(Collected data entries)
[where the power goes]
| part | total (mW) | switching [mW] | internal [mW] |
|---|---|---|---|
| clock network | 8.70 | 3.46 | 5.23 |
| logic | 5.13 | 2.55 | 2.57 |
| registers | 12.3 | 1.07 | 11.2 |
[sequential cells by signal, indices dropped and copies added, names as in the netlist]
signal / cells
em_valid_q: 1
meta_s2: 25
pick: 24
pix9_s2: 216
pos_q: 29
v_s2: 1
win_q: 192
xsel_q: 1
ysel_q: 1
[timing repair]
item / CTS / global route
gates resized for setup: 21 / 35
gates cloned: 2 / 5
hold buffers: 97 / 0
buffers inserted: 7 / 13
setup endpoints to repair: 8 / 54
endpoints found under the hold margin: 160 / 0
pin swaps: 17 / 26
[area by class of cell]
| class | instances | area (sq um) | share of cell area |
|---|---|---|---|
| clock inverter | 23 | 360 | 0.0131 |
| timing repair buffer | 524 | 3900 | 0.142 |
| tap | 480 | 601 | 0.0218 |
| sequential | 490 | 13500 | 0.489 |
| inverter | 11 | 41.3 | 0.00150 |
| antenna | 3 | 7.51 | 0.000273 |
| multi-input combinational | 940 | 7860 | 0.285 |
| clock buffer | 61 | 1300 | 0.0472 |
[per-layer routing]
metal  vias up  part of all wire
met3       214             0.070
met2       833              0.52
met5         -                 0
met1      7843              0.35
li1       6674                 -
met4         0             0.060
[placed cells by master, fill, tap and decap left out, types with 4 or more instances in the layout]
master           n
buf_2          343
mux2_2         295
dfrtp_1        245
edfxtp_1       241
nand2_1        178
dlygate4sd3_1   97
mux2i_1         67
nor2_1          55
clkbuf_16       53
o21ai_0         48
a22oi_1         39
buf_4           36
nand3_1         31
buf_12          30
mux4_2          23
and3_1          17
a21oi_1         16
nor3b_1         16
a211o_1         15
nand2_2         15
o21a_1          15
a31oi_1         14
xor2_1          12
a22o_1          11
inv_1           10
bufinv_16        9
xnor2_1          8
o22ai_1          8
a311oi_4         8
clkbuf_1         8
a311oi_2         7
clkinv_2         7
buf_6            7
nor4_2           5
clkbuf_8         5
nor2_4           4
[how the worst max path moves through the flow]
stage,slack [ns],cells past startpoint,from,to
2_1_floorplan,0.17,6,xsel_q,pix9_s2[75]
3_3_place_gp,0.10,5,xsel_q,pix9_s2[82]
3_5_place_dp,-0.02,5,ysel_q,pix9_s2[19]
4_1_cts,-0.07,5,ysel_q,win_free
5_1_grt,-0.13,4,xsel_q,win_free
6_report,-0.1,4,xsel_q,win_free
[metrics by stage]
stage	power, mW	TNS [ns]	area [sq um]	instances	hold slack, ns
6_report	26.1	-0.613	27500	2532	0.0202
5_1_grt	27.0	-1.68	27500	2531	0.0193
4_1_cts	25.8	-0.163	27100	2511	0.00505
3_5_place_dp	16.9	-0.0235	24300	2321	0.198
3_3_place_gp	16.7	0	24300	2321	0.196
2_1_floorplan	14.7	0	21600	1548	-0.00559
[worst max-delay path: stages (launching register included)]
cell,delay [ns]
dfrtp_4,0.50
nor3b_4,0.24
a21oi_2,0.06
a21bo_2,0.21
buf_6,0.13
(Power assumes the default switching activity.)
[config.mk]
export PLATFORM = sky130hd
export DESIGN_NAME = mf3_median_lane
export DESIGN_NICKNAME = d
export VERILOG_FILES = /design/src/rtl/mf3_pkg.sv /design/src/rtl/mf3_median_lane.sv
export SDC_FILE = /design/constraint.sdc
export NUM_CORES = 1
export LEC_CHECK = 0
export BUFFER_PORTS_ARGS = -buffer_cell sky130_fd_sc_hd__buf_4
export CAP_MARGIN = 25
export CORE_UTILIZATION = 40
export CTS_CLUSTER_SIZE = 28
export DETAILED_ROUTE_END_ITERATION = 12
export PLACE_DENSITY = 0.69
export SYNTH_ARGS = -nofsm -noshare
export SYNTH_HDL_FRONTEND = slang
export SYNTH_SLANG_ARGS = --single-unit
export TNS_END_PERCENT = 100
[constraint.sdc]
create_clock -name clk -period 20 [get_ports clk]
set_input_delay 1 -clock clk [delete_from_list [all_inputs] [get_ports clk]]
set_output_delay 1 -clock clk [all_outputs]
set_load 0.02 [all_outputs]
[src/rtl/mf3_pkg.sv]
package mf3_pkg;

	localparam int MAX_WIDTH    = 2048;
	localparam int CHANNEL_BITS = 8;
	localparam int WINDOW       = 3;
	localparam int TAPS         = WINDOW * WINDOW;
	localparam int COL_BITS     = $clog2(MAX_WIDTH);
	localparam int ROW_BITS     = 12;
	localparam int CFG_BITS     = 12;
	localparam int CFG_ADDR_BITS = 4;
	localparam int PIX_BITS     = 3 * CHANNEL_BITS;

	localparam logic [CFG_ADDR_BITS-1:0] REG_IMAGE_WIDTH  = CFG_ADDR_BITS'(0);
	localparam logic [CFG_ADDR_BITS-1:0] REG_IMAGE_HEIGHT = CFG_ADDR_BITS'(1);

	localparam logic [CFG_BITS-1:0] WIDTH_RESET  = CFG_BITS'(640);
	localparam logic [CFG_BITS-1:0] HEIGHT_RESET = CFG_BITS'(480);

	localparam int CH_RED   = 2;
	localparam int CH_GREEN = 1;
	localparam int CH_BLUE  = 0;

	typedef logic [CHANNEL_BITS-1:0] chan_t;
	typedef logic [TAPS-1:0][CHANNEL_BITS-1:0] chan9_t;
	typedef logic [PIX_BITS-1:0] pix_t;
	typedef logic [TAPS-1:0][PIX_BITS-1:0] pix9_t;

	typedef struct packed {
		pix_t prev;
		pix_t prev2;
	} rows_t;

	typedef struct packed {
		logic [COL_BITS-1:0] col;
		logic [ROW_BITS-1:0] row;
		logic                c_is0;
		logic                c_is1;
		logic                c_last;
		logic                r_is0;
		logic                r_is1;
		logic                r_last;
	} pos_t;

	typedef struct packed {
		logic [COL_BITS-1:0] col;
		logic [ROW_BITS-1:0] row;
		logic                run_last;
		logic                frame_last;
	} meta_t;

	function automatic chan9_t med_cswap(chan9_t p, int lo, int hi);
		chan9_t q;
		q = p;
		if (p[lo] > p[hi]) begin
			q[lo] = p[hi];
			q[hi] = p[lo];
		end
		return q;
	endfunction

	// The three rows of the window are sorted first.
	function automatic chan9_t med_pass_a(chan9_t p);
		chan9_t q;
		q = p;
		q = med_cswap(q, 1, 2);
		q = med_cswap(q, 4, 5);
		q = med_cswap(q, 7, 8);
		q = med_cswap(q, 0, 1);
		q = med_cswap(q, 3, 4);
		q = med_cswap(q, 6, 7);
		q = med_cswap(q, 1, 2);
		q = med_cswap(q, 4, 5);
		q = med_cswap(q, 7, 8);
		return q;
	endfunction

	function automatic chan9_t med_pass_b(chan9_t p);
		chan9_t q;
		q = p;
		q = med_cswap(q, 0, 3);
		q = med_cswap(q, 5, 8);
		q = med_cswap(q, 4, 7);
		q = med_cswap(q, 3, 6);
		q = med_cswap(q, 1, 4);
		q = med_cswap(q, 2, 5);
		return q;
	endfunction

	function automatic chan_t med_pass_c(chan9_t p);
		chan9_t q;
		q = p;
		q = med_cswap(q, 4, 7);
		q = med_cswap(q, 4, 2);
		q = med_cswap(q, 6, 4);
		q = med_cswap(q, 4, 2);
		return q[4];
	endfunction

endpackage

[src/rtl/mf3_median_lane.sv]
module mf3_median_lane (
	input  logic            clk,
	input  logic            en,
	input  mf3_pkg::chan9_t vals,
	output mf3_pkg::chan_t  med
);

	mf3_pkg::chan9_t a_s3;
	mf3_pkg::chan9_t b_s4;
	mf3_pkg::chan_t  med_s5;

	always_ff @(posedge clk) begin
		if (en) begin
			a_s3   <= mf3_pkg::med_pass_a(vals);
			b_s4   <= mf3_pkg::med_pass_b(a_s3);
			med_s5 <= mf3_pkg::med_pass_c(b_s4);
		end
	end

	assign med = med_s5;

endmodule

After elaboration in Yosys (flattened, before gate mapping)
Index checks and enable logic that the tools add are counted. W data, S select, Z words.

Output and inout port bits: 8. Logic and storage cells: 67. Flip-flop bits (word level): 112.

Magnitude comparators: 19. Multiplexer cells: 34.

Operators with widths (number): $mux W16 (15); $gt A8 B8 Y1 (19); $mux W8 (19).

Logic depth before layout (Yosys ltp)
Gate-level depths: netlist (run 1).

Depth in word-level cells: 11. Depth in mapped cells: 37. Mapped depth without buffers: 33.

Worst setup path after synthesis (run 1)
No wires, ideal clock.

Path type: register to register. From: register b_s4[33] (netlist bit). To: register med_s5[5] (netlist: med[5]) (data pin). Data arrival time: 6.393 ns. Path buffers: 4. Stages on the path, launching flop included: 35. Path slack: 13.348 ns. Data required time: 19.741 ns. Period minus slack after synthesis: 6.652 ns. Cell sequence: edfxtp_1 -> ha_1 -> nor2b_1 -> o211ai_1 -> a21oi_1 -> o21ai_2 -> mux2i_1 -> inv_1 -> ha_1 -> nand4_1 -> o21ai_0 -> and2_1 -> buf_4 -> buf_2 -> nor2_1 -> a21o_1 -> ha_1 -> a21o_1 -> a21o_1 -> a21oi_1 -> a22oi_1 -> o221ai_4 -> buf_8 -> nor2_1 -> a21oi_1 -> ha_1 -> nor2b_1 -> o21a_1 -> o21a_1 -> o21bai_1 -> a21o_1 -> buf_2 -> nand3_1 -> a21boi_2 -> nor2_1.

Cells in the longest elaborated chain, start to end: 11. Elaborated cells between the ends (all ways): 13.

Ends and longest elaborated chain: from (decl) (line mf3_median_lane.sv:9) `mf3_pkg::chan9_t b_s4;`; from (signal assigned) (line mf3_median_lane.sv:15) `b_s4 <= mf3_pkg::med_pass_b(a_s3);`; $gt A8 B8 Y1 (line mf3_pkg.sv:54) `if (p[lo] > p[hi]) begin`; $mux W8 (*) (line mf3_pkg.sv:54); $mux W8 (*) (line mf3_median_lane.sv:13) `if (en) begin`; $gt A8 B8 Y1 (line mf3_pkg.sv:54); $mux W8 (line mf3_pkg.sv:54); $mux W8 (line mf3_median_lane.sv:13); $gt A8 B8 Y1 (line mf3_pkg.sv:54); $mux W8 (line mf3_pkg.sv:54); $mux W8 (line mf3_median_lane.sv:13); $gt A8 B8 Y1 (line mf3_pkg.sv:54); $mux W8 (*) (line mf3_pkg.sv:54); to (signal assigned) (line mf3_median_lane.sv:16) `med_s5 <= mf3_pkg::med_pass_c(b_s4);`; to (decl) (line mf3_median_lane.sv:10) `mf3_pkg::chan_t med_s5;`.

Every way passes the cells marked *; elsewhere a longest branch is shown, timed or not. The select of a mux whose other input is x is not followed. A chain may end at the register's enable or synchronous reset.

Final worst setup path (run 1)
From: register b_s4[33] (netlist bit). To: register med_s5[0] (netlist: med[0]) (data pin).

The elaborated chain is that of the path after synthesis.

==> results of run 1 <==
## cells in the mapped netlist, types with 2 or more instances
| master | count | area [um2] |
|---|---|---|
| a21boi_0 | 5 | 37.5 |
| mux2i_1 | 125 | 1250 |
| a21boi_2 | 2 | 22.5 |
| o22ai_1 | 2 | 12.5 |
| o21bai_1 | 5 | 37.5 |
| nor2b_1 | 20 | 125 |
| nand3_1 | 23 | 115 |
| buf_6 | 2 | 22.5 |
| and3_1 | 6 | 37.5 |
| o21a_1 | 22 | 165 |
| nand4_1 | 20 | 125 |
| buf_8 | 2 | 30.0 |
| edfxtp_1 | 112 | 3360 |
| o21ai_0 | 33 | 165 |
| buf_2 | 13 | 65.1 |
| a21oi_1 | 67 | 335 |
| a22oi_1 | 10 | 75.1 |
| nand2b_1 | 8 | 50.1 |
| o31ai_4 | 3 | 63.8 |
| inv_1 | 148 | 556 |
| o211ai_1 | 3 | 22.5 |
| and2_1 | 2 | 12.5 |
| o21ai_1 | 5 | 25.0 |
| a21oi_2 | 3 | 26.3 |
| nor2_1 | 67 | 251 |
| o31ai_1 | 7 | 52.6 |
| a21o_1 | 37 | 278 |
| mux2_2 | 50 | 563 |
| ha_1 | 151 | 1890 |
| clkbuf_1 | 8 | 30.0 |
| nor3_1 | 2 | 10.0 |
| nand2_1 | 29 | 109 |
| o31a_1 | 2 | 17.5 |
## final cells by class
class	instances	area [um2]
inverter	148	556
timing repair buffer	87	671
sequential	112	3360
clock buffer	11	233
multi-input combinational	721	6020
tap	324	405
fill	2321	13200
clock inverter	5	56.3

What to produce:
Return only the exact lines from the opening of the records through the line that contains "5_1_grt,-0.13,4,xsel_q,win_free", both included.

Written response:
[where the power goes]
| part | total (mW) | switching [mW] | internal [mW] |
|---|---|---|---|
| clock network | 8.70 | 3.46 | 5.23 |
| logic | 5.13 | 2.55 | 2.57 |
| registers | 12.3 | 1.07 | 11.2 |
[sequential cells by signal, indices dropped and copies added, names as in the netlist]
signal / cells
em_valid_q: 1
meta_s2: 25
pick: 24
pix9_s2: 216
pos_q: 29
v_s2: 1
win_q: 192
xsel_q: 1
ysel_q: 1
[timing repair]
item / CTS / global route
gates resized for setup: 21 / 35
gates cloned: 2 / 5
hold buffers: 97 / 0
buffers inserted: 7 / 13
setup endpoints to repair: 8 / 54
endpoints found under the hold margin: 160 / 0
pin swaps: 17 / 26
[area by class of cell]
| class | instances | area (sq um) | share of cell area |
|---|---|---|---|
| clock inverter | 23 | 360 | 0.0131 |
| timing repair buffer | 524 | 3900 | 0.142 |
| tap | 480 | 601 | 0.0218 |
| sequential | 490 | 13500 | 0.489 |
| inverter | 11 | 41.3 | 0.00150 |
| antenna | 3 | 7.51 | 0.000273 |
| multi-input combinational | 940 | 7860 | 0.285 |
| clock buffer | 61 | 1300 | 0.0472 |
[per-layer routing]
metal  vias up  part of all wire
met3       214             0.070
met2       833              0.52
met5         -                 0
met1      7843              0.35
li1       6674                 -
met4         0             0.060
[placed cells by master, fill, tap and decap left out, types with 4 or more instances in the layout]
master           n
buf_2          343
mux2_2         295
dfrtp_1        245
edfxtp_1       241
nand2_1        178
dlygate4sd3_1   97
mux2i_1         67
nor2_1          55
clkbuf_16       53
o21ai_0         48
a22oi_1         39
buf_4           36
nand3_1         31
buf_12          30
mux4_2          23
and3_1          17
a21oi_1         16
nor3b_1         16
a211o_1         15
nand2_2         15
o21a_1          15
a31oi_1         14
xor2_1          12
a22o_1          11
inv_1           10
bufinv_16        9
xnor2_1          8
o22ai_1          8
a311oi_4         8
clkbuf_1         8
a311oi_2         7
clkinv_2         7
buf_6            7
nor4_2           5
clkbuf_8         5
nor2_4           4
[how the worst max path moves through the flow]
stage,slack [ns],cells past startpoint,from,to
2_1_floorplan,0.17,6,xsel_q,pix9_s2[75]
3_3_place_gp,0.10,5,xsel_q,pix9_s2[82]
3_5_place_dp,-0.02,5,ysel_q,pix9_s2[19]
4_1_cts,-0.07,5,ysel_q,win_free
5_1_grt,-0.13,4,xsel_q,win_free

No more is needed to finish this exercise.